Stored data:
• • • •
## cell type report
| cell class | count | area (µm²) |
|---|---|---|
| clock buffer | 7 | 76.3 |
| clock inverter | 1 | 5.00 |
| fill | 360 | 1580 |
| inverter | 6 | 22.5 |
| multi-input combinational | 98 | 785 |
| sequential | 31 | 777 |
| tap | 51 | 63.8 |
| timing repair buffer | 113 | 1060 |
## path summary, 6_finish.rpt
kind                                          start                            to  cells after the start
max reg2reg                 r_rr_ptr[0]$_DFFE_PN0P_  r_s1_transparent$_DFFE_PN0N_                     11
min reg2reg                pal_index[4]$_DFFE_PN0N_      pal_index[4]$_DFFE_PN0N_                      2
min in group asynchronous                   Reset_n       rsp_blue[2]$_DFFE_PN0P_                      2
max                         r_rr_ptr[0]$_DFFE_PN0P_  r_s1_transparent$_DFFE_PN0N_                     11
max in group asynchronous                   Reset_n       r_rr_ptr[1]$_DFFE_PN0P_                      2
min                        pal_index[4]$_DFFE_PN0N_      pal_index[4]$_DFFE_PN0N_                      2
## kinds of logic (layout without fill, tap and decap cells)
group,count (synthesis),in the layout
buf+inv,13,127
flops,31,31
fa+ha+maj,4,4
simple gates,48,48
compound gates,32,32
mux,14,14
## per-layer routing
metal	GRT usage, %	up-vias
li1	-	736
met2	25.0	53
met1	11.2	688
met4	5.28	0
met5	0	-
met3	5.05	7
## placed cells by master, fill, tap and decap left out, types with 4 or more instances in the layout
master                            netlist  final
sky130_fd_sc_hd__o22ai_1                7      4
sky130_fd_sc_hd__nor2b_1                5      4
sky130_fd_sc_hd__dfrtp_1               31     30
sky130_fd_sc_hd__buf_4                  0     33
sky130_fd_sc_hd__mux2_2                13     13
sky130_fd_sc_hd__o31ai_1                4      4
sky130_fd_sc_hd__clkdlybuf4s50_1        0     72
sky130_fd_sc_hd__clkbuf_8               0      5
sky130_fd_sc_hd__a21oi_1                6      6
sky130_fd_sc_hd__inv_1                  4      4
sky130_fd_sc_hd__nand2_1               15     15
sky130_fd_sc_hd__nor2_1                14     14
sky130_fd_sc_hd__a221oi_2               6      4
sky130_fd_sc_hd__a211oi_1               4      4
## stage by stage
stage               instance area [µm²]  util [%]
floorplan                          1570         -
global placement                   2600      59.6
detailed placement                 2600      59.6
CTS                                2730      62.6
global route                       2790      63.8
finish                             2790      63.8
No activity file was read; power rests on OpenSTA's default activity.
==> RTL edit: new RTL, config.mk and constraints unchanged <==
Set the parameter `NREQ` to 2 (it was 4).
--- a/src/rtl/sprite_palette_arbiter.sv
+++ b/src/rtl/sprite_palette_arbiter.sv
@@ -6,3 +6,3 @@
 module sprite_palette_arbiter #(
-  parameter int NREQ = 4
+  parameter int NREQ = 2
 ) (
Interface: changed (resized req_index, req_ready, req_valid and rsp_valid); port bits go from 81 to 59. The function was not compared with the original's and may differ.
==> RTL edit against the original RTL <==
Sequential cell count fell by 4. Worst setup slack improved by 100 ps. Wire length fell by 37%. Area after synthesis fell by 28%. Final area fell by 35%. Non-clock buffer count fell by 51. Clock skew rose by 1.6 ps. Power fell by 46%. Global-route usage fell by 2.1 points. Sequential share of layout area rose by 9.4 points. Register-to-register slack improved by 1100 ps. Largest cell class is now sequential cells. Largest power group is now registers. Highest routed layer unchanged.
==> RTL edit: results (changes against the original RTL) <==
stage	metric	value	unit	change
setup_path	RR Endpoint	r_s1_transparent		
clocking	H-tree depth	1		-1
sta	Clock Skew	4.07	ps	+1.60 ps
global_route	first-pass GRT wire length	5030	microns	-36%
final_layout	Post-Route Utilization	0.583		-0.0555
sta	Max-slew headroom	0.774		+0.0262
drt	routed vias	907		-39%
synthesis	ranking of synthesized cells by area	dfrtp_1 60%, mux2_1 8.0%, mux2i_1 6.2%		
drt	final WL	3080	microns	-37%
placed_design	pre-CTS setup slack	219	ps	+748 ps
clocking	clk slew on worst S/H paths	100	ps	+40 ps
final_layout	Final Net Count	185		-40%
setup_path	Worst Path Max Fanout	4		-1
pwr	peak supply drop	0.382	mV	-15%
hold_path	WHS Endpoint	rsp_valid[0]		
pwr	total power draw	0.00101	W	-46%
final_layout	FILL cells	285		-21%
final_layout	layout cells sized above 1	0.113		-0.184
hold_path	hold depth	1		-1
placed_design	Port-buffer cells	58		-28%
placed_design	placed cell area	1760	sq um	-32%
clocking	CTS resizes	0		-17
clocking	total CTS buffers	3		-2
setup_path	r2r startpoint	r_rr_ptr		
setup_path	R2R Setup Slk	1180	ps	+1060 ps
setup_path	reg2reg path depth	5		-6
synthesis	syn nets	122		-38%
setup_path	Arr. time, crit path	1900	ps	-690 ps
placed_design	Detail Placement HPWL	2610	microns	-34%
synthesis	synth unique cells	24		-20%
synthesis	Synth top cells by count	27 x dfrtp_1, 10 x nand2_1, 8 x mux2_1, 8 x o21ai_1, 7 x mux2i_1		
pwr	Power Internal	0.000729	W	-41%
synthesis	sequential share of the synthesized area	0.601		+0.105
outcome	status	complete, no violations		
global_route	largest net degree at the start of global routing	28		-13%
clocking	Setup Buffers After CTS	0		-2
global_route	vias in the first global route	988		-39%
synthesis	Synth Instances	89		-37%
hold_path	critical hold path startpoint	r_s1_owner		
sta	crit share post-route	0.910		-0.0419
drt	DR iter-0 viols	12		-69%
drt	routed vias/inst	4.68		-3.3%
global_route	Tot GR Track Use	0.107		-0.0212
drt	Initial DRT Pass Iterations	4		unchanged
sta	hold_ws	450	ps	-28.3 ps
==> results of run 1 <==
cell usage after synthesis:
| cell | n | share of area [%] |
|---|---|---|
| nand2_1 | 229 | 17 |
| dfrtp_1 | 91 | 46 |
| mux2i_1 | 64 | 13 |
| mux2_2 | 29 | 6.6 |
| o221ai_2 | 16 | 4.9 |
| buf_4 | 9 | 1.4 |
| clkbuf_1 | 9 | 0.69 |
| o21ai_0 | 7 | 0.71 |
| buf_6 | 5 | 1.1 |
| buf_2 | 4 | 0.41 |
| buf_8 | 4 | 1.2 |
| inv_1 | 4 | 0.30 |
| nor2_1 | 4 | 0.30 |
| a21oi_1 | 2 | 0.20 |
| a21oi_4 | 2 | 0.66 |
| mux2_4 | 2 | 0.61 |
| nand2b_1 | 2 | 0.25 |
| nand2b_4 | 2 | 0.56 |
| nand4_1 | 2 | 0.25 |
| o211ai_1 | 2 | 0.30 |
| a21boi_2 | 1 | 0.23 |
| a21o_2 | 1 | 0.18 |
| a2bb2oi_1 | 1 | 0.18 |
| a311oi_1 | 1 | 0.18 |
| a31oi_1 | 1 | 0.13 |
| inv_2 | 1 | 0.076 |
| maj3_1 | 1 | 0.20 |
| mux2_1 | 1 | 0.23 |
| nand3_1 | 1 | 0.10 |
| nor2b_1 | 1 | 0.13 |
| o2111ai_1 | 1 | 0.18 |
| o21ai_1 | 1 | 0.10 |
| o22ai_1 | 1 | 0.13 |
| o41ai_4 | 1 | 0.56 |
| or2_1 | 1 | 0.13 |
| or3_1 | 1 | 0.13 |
--- src/rtl/dm_port_arbiter.sv ---
// Two-requester arbiter for the single data-memory port: CPU (M stage) vs external bridge.
// Optional macro DM_ARB_BE_CHECK_EN suppresses illegal byte-enable writes and flags them on be_err.
module dm_port_arbiter #(
    parameter int MAX_WAIT  = 4,
    parameter int BURST_MAX = 4
) (
    input  logic        clk,
    input  logic        reset,
    input  logic        cpu_req,
    input  logic [31:0] cpu_addr,
    input  logic [3:0]  cpu_byteen,
    input  logic [31:0] cpu_wdata,
    output logic        cpu_stall,
    output logic [31:0] cpu_rdata,
    input  logic        ext_req,
    input  logic [31:0] ext_addr,
    input  logic [3:0]  ext_byteen,
    input  logic [31:0] ext_wdata,
    output logic        ext_gnt,
    output logic        ext_rvalid,
    output logic [31:0] ext_rdata,
    output logic [31:0] dm_addr,
    output logic [3:0]  dm_byteen,
    output logic [31:0] dm_wdata,
    input  logic [31:0] dm_rdata
`ifdef DM_ARB_BE_CHECK_EN
    ,
    output logic        be_err
`endif
);

    localparam int WW = $clog2(MAX_WAIT + 1);
    localparam int BW = $clog2(BURST_MAX + 1);
    localparam logic [WW-1:0] WAIT_LAST  = WW'(MAX_WAIT - 1);
    localparam logic [WW-1:0] WAIT_MAX   = WW'(MAX_WAIT);
    localparam logic [BW-1:0] BURST_LAST = BW'(BURST_MAX - 1);

    typedef enum logic [0:0] {
        CPU_OWN = 1'b0,
        EXT_OWN = 1'b1
    } state_t;

    state_t          state_r, state_nxt_s;
    logic [WW-1:0]   wait_cnt_r, wait_nxt_s;
    logic [BW-1:0]   beat_cnt_r, beat_nxt_s;
    logic            cpu_svc_s;
    logic            ext_beat_s;
    logic [31:0]     sel_addr_s;
    logic [3:0]      sel_be_s;
    logic [31:0]     sel_wdata_s;
    logic            be_ok_s;

`ifdef DM_ARB_BE_CHECK_EN
    logic            be_err_r;

    function automatic logic be_legal(input logic [3:0] be);
        case (be)
            4'b0000, 4'b0001, 4'b0010, 4'b0100,
            4'b1000, 4'b0011, 4'b1100, 4'b1111: be_legal = 1'b1;
            default:                            be_legal = 1'b0;
        endcase
    endfunction
`endif

    // Ownership decision, starvation and burst accounting.
    always_comb begin
        state_nxt_s = state_r;
        wait_nxt_s  = wait_cnt_r;
        beat_nxt_s  = beat_cnt_r;
        cpu_svc_s   = 1'b0;
        ext_beat_s  = 1'b0;
        case (state_r)
            CPU_OWN: begin
                cpu_svc_s  = cpu_req;
                beat_nxt_s = '0;
                if (!ext_req) begin
                    wait_nxt_s = '0;
                end else if (!cpu_req || (wait_cnt_r == WAIT_LAST)) begin
                    state_nxt_s = EXT_OWN;
                    wait_nxt_s  = '0;
                end else if (wait_cnt_r < WAIT_MAX) begin
                    wait_nxt_s = wait_cnt_r + WW'(1);
                end else begin
                    wait_nxt_s = wait_cnt_r;
                end
            end
            EXT_OWN: begin
                // An absent external request hands the slot straight back to the CPU.
                if (ext_req) begin
                    ext_beat_s = 1'b1;
                    if (beat_cnt_r == BURST_LAST) begin
                        state_nxt_s = CPU_OWN;
                        beat_nxt_s  = '0;
                        wait_nxt_s  = '0;
                    end else begin
                        beat_nxt_s = beat_cnt_r + BW'(1);
                    end
                end else begin
                    cpu_svc_s   = cpu_req;
                    state_nxt_s = CPU_OWN;
                    beat_nxt_s  = '0;
                    wait_nxt_s  = '0;
                end
            end
            default: begin
                state_nxt_s = CPU_OWN;
                wait_nxt_s  = '0;
                beat_nxt_s  = '0;
            end
        endcase
    end

    // Memory port mux: serviced requester drives dm_*, otherwise all zero.
    always_comb begin
        sel_addr_s  = 32'h0000_0000;
        sel_be_s    = 4'b0000;
        sel_wdata_s = 32'h0000_0000;
        if (ext_beat_s) begin
            sel_addr_s  = ext_addr;
            sel_be_s    = ext_byteen;
            sel_wdata_s = ext_wdata;
        end else if (cpu_svc_s) begin
            sel_addr_s  = cpu_addr;
            sel_be_s    = cpu_byteen;
            sel_wdata_s = cpu_wdata;
        end else begin
            sel_addr_s  = 32'h0000_0000;
        end
`ifdef DM_ARB_BE_CHECK_EN
        be_ok_s = be_legal(sel_be_s);
`else
        be_ok_s = 1'b1;
`endif
    end

    assign dm_addr   = sel_addr_s;
    assign dm_wdata  = sel_wdata_s;
    assign dm_byteen = be_ok_s ? sel_be_s : 4'b0000;
    assign cpu_stall = cpu_req & ~cpu_svc_s;
    assign cpu_rdata = dm_rdata;
    assign ext_gnt   = ext_beat_s;

    // State, counters and registered external read return.
    always_ff @(posedge clk) begin
        if (reset) begin
            state_r    <= CPU_OWN;
            wait_cnt_r <= '0;
            beat_cnt_r <= '0;
            ext_rvalid <= 1'b0;
            ext_rdata  <= 32'h0000_0000;
        end else begin
            state_r    <= state_nxt_s;
            wait_cnt_r <= wait_nxt_s;
            beat_cnt_r <= beat_nxt_s;
            if (ext_beat_s && (ext_byteen == 4'b0000)) begin
                ext_rvalid <= 1'b1;
                ext_rdata  <= dm_rdata;
            end else begin
                ext_rvalid <= 1'b0;
            end
        end
    end

`ifdef DM_ARB_BE_CHECK_EN
    // One-cycle error pulse after a serviced access with an illegal byte-enable pattern.
    always_ff @(posedge clk) begin
        if (reset) begin
            be_err_r <= 1'b0;
        end else begin
            be_err_r <= ~be_ok_s;
        end
    end

    assign be_err = be_err_r;
`endif

endmodule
• • • •
> **WORK INSTRUCTIONS**:
Establish how many lines of the entries hold the word "master", giving nothing but the number.

> **PROBLEM SOLUTION**:
2